They note that three-month put spreads on the the S&P 500 are trading close to all-time lows. For longer investment horizons, they like equity collars — a strategy where near at-the-money puts are financed by selling out-of-the-money calls.
The VIX declined to 12.45 last week, and has been hovering below the 13 level since. The drop in volatility has underpinned the rally in US stocks, with the S&P 500 up nearly 19% this year, after surging more than 10% in the past month alone.
“Cross-asset volatility has continued to reset lower, supported by markets further embracing the ‘inverse’ Goldilocks backdrop in the US with faster-than-expected inflation normalization and growth remaining resilient,” the strategists said.

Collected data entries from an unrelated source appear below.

$ cat src/rtl/mem_bus_arbiter.sv
// Single-port memory arbiter for fetch, data and optional loader requesters.
// MEM_ARB_LOADER_EN enables the L_* port and 3-way round-robin.
module mem_bus_arbiter
   import cpu_mem_pkg::*;
#(
   parameter int DATA_W  = DATA_W_DFLT,
   parameter int ADDR_W  = ADDR_W_DFLT,
   parameter int MEM_LAT = 2
) (
   input  logic              Clock,
   input  logic              Reset_n,
   input  logic              F_Req,
   input  logic [ADDR_W-1:0] F_Addr,
   output logic              F_Ready,
   output logic              F_RValid,
   output logic [DATA_W-1:0] F_RData,
   input  logic              D_Req,
   input  logic              D_We,
   input  logic [ADDR_W-1:0] D_Addr,
   input  logic [DATA_W-1:0] D_WData,
   output logic              D_Ready,
   output logic              D_RValid,
   output logic [DATA_W-1:0] D_RData,
`ifdef MEM_ARB_LOADER_EN
   input  logic              L_Req,
   input  logic              L_We,
   input  logic [ADDR_W-1:0] L_Addr,
   input  logic [DATA_W-1:0] L_WData,
   output logic              L_Ready,
   output logic              L_RValid,
   output logic [DATA_W-1:0] L_RData,
`endif
   output logic              Mem_En,
   output logic              Mem_We,
   output logic [ADDR_W-1:0] Mem_Addr,
   output logic [DATA_W-1:0] Mem_WData,
   input  logic [DATA_W-1:0] Mem_RData,
   output logic              dbg_state
);

   // Handshake: a requester's x_Ready is high only in the cycle its Req is granted;
   // address/we/wdata are sampled in that cycle, and x_RValid pulses once at completion.
   localparam int CW = (MEM_LAT > 1) ? $clog2(MEM_LAT) : 1;

   arb_state_t        state, state_nxt;
   logic [CW-1:0]     cnt;
   logic [1:0]        owner, last_ptr, pick;
   logic              owner_we, found, grant, done;
   logic              sel_we;
   logic [ADDR_W-1:0] sel_addr;
   logic [DATA_W-1:0] sel_wdata;

   logic [NUM_PORTS-1:0] req, we_v, ready, rvalid_q;
   logic [ADDR_W-1:0]    addr_v  [NUM_PORTS];
   logic [DATA_W-1:0]    wdata_v [NUM_PORTS];
   logic [DATA_W-1:0]    rdata_q [NUM_PORTS];

   assign req[PORT_F]     = F_Req;
   assign we_v[PORT_F]    = 1'b0;
   assign addr_v[PORT_F]  = F_Addr;
   assign wdata_v[PORT_F] = '0;
   assign req[PORT_D]     = D_Req;
   assign we_v[PORT_D]    = D_We;
   assign addr_v[PORT_D]  = D_Addr;
   assign wdata_v[PORT_D] = D_WData;
`ifdef MEM_ARB_LOADER_EN
   assign req[PORT_L]     = L_Req;
   assign we_v[PORT_L]    = L_We;
   assign addr_v[PORT_L]  = L_Addr;
   assign wdata_v[PORT_L] = L_WData;
`endif

   rr_pick #(.N(NUM_PORTS)) u_pick (
      .req   (req),
      .last  (last_ptr),
      .found (found),
      .pick  (pick)
   );

   // Reset gates the grant so Ready/Mem_* stay low while Reset_n is held.
   assign grant = Reset_n && (state == IDLE) && found;
   assign done  = (state == BUSY) && (cnt == '0);

   always_ff @(posedge Clock or negedge Reset_n) begin
      if (!Reset_n) state <= IDLE;
      else          state <= state_nxt;
   end

   always_comb begin
      state_nxt = state;
      case (state)
         IDLE:    if (grant) state_nxt = BUSY;
         BUSY:    if (done)  state_nxt = IDLE;
         default: state_nxt = IDLE;
      endcase
   end

   assign dbg_state = (state == BUSY);

   always_comb begin
      sel_we    = 1'b0;
      sel_addr  = '0;
      sel_wdata = '0;
      ready     = '0;
      for (int p = 0; p < NUM_PORTS; p++) begin
         if (pick == 2'(p)) begin
            sel_we    = we_v[p];
            sel_addr  = addr_v[p];
            sel_wdata = wdata_v[p];
            ready[p]  = grant;
         end
      end
      Mem_En    = grant;
      Mem_We    = grant & sel_we;
      Mem_Addr  = grant ? sel_addr  : '0;
      Mem_WData = grant ? sel_wdata : '0;
   end

   always_ff @(posedge Clock or negedge Reset_n) begin
      if (!Reset_n) begin
         cnt      <= '0;
         owner    <= '0;
         owner_we <= 1'b0;
         last_ptr <= PTR_RESET;
      end else if (grant) begin
         cnt      <= CW'(MEM_LAT - 1);
         owner    <= pick;
         owner_we <= sel_we;
         last_ptr <= pick;
      end else if ((state == BUSY) && (cnt != '0)) begin
         cnt <= cnt - CW'(1);
      end
   end

   // Mem_RData is valid in the cycle the counter reaches zero; writes leave RData untouched.
   always_ff @(posedge Clock or negedge Reset_n) begin
      if (!Reset_n) begin
         rvalid_q <= '0;
         for (int p = 0; p < NUM_PORTS; p++) rdata_q[p] <= '0;
      end else begin
         for (int p = 0; p < NUM_PORTS; p++) begin
            rvalid_q[p] <= done && (owner == 2'(p));
            if (done && (owner == 2'(p)) && !owner_we) rdata_q[p] <= Mem_RData;
         end
      end
   end

   assign F_Ready  = ready[PORT_F];
   assign F_RValid = rvalid_q[PORT_F];
   assign F_RData  = rdata_q[PORT_F];
   assign D_Ready  = ready[PORT_D];
   assign D_RValid = rvalid_q[PORT_D];
   assign D_RData  = rdata_q[PORT_D];
`ifdef MEM_ARB_LOADER_EN
   assign L_Ready  = ready[PORT_L];
   assign L_RValid = rvalid_q[PORT_L];
   assign L_RData  = rdata_q[PORT_L];
`endif

endmodule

That drop has further widened the gap to rates volatility, which should normalize in 2024, they added.
In other potential hedging strategies, the Goldman strategists suggest hedging downside for euro-area banks, as implied volatility for the Euro Stoxx Bank Index (SX7E) is close to the lowest level since the global financial crisis, while gold volatility also looks interesting.
“We find SX7E puts attractive as a buffer against a rise in euro-area sovereign risk,” a resurgence in benchmark gas prices or a further deterioration in euro-area growth sentiment, they wrote. “Long gold volatility also looks attractive to hedge against an increase — or sudden decrease — in geopolitical risk.”